Your reply should consist of the listing, copied exactly.

— Provided records —
BEGIN

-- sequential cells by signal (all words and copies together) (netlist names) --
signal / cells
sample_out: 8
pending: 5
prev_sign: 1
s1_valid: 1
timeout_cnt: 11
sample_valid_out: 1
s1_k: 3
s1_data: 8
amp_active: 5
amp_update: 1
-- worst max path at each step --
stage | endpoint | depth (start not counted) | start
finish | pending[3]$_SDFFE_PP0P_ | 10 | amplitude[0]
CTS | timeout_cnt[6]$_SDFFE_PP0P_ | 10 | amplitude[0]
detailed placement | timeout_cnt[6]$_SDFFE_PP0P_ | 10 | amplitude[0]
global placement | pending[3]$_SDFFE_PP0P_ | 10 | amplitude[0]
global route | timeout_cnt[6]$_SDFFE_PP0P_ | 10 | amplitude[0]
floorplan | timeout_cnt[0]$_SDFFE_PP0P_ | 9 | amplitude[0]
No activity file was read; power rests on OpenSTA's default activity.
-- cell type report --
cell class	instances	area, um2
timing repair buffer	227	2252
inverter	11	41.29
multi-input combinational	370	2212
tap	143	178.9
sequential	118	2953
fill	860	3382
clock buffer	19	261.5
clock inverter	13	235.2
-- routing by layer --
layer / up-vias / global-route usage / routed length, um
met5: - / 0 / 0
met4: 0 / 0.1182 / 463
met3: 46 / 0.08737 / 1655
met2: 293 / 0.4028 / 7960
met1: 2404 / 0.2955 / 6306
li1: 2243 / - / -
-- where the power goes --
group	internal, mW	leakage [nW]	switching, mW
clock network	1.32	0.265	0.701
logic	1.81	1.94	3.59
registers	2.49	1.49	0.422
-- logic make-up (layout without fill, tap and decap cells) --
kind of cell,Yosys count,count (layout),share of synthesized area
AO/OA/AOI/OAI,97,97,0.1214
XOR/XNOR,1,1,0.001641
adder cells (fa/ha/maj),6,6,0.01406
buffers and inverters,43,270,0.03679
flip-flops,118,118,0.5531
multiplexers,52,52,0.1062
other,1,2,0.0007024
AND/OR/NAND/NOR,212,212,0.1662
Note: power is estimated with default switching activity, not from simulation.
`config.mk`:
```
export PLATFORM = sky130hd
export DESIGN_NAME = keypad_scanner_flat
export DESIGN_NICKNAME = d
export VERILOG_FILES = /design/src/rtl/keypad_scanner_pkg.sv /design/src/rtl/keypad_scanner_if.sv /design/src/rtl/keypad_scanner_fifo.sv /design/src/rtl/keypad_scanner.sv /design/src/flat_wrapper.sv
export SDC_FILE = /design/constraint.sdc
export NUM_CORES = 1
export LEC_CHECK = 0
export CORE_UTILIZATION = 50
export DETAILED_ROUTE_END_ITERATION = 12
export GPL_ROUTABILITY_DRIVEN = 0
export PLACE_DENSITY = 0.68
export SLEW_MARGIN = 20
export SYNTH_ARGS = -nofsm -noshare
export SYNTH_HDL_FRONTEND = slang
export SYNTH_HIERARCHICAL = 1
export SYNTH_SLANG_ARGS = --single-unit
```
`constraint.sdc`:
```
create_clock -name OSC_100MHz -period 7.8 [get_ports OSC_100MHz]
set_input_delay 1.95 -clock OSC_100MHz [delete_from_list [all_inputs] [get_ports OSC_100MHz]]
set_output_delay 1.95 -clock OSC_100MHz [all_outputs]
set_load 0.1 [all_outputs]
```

END

— Answer below —
-- sequential cells by signal (all words and copies together) (netlist names) --
signal / cells
sample_out: 8
pending: 5
prev_sign: 1
s1_valid: 1
timeout_cnt: 11
sample_valid_out: 1
s1_k: 3
s1_data: 8
amp_active: 5
amp_update: 1
-- worst max path at each step --
stage | endpoint | depth (start not counted) | start
finish | pending[3]$_SDFFE_PP0P_ | 10 | amplitude[0]
CTS | timeout_cnt[6]$_SDFFE_PP0P_ | 10 | amplitude[0]
detailed placement | timeout_cnt[6]$_SDFFE_PP0P_ | 10 | amplitude[0]
global placement | pending[3]$_SDFFE_PP0P_ | 10 | amplitude[0]
global route | timeout_cnt[6]$_SDFFE_PP0P_ | 10 | amplitude[0]
floorplan | timeout_cnt[0]$_SDFFE_PP0P_ | 9 | amplitude[0]
No activity file was read; power rests on OpenSTA's default activity.
-- cell type report --
cell class	instances	area, um2
timing repair buffer	227	2252
inverter	11	41.29
multi-input combinational	370	2212
tap	143	178.9
sequential	118	2953
fill	860	3382
clock buffer	19	261.5
clock inverter	13	235.2
-- routing by layer --
layer / up-vias / global-route usage / routed length, um
met5: - / 0 / 0
met4: 0 / 0.1182 / 463
met3: 46 / 0.08737 / 1655
met2: 293 / 0.4028 / 7960
met1: 2404 / 0.2955 / 6306
li1: 2243 / - / -
-- where the power goes --
group	internal, mW	leakage [nW]	switching, mW
clock network	1.32	0.265	0.701
logic	1.81	1.94	3.59
registers	2.49	1.49	0.422
-- logic make-up (layout without fill, tap and decap cells) --
kind of cell,Yosys count,count (layout),share of synthesized area
AO/OA/AOI/OAI,97,97,0.1214
XOR/XNOR,1,1,0.001641
adder cells (fa/ha/maj),6,6,0.01406
buffers and inverters,43,270,0.03679
flip-flops,118,118,0.5531
multiplexers,52,52,0.1062
other,1,2,0.0007024
AND/OR/NAND/NOR,212,212,0.1662
Note: power is estimated with default switching activity, not from simulation.
`config.mk`:
```
export PLATFORM = sky130hd
export DESIGN_NAME = keypad_scanner_flat
export DESIGN_NICKNAME = d
export VERILOG_FILES = /design/src/rtl/keypad_scanner_pkg.sv /design/src/rtl/keypad_scanner_if.sv /design/src/rtl/keypad_scanner_fifo.sv /design/src/rtl/keypad_scanner.sv /design/src/flat_wrapper.sv
export SDC_FILE = /design/constraint.sdc
export NUM_CORES = 1
export LEC_CHECK = 0
export CORE_UTILIZATION = 50
export DETAILED_ROUTE_END_ITERATION = 12
export GPL_ROUTABILITY_DRIVEN = 0
export PLACE_DENSITY = 0.68
export SLEW_MARGIN = 20
export SYNTH_ARGS = -nofsm -noshare
export SYNTH_HDL_FRONTEND = slang
export SYNTH_HIERARCHICAL = 1
export SYNTH_SLANG_ARGS = --single-unit
```
`constraint.sdc`:
```
create_clock -name OSC_100MHz -period 7.8 [get_ports OSC_100MHz]
set_input_delay 1.95 -clock OSC_100MHz [delete_from_list [all_inputs] [get_ports OSC_100MHz]]
set_output_delay 1.95 -clock OSC_100MHz [all_outputs]
set_load 0.1 [all_outputs]
```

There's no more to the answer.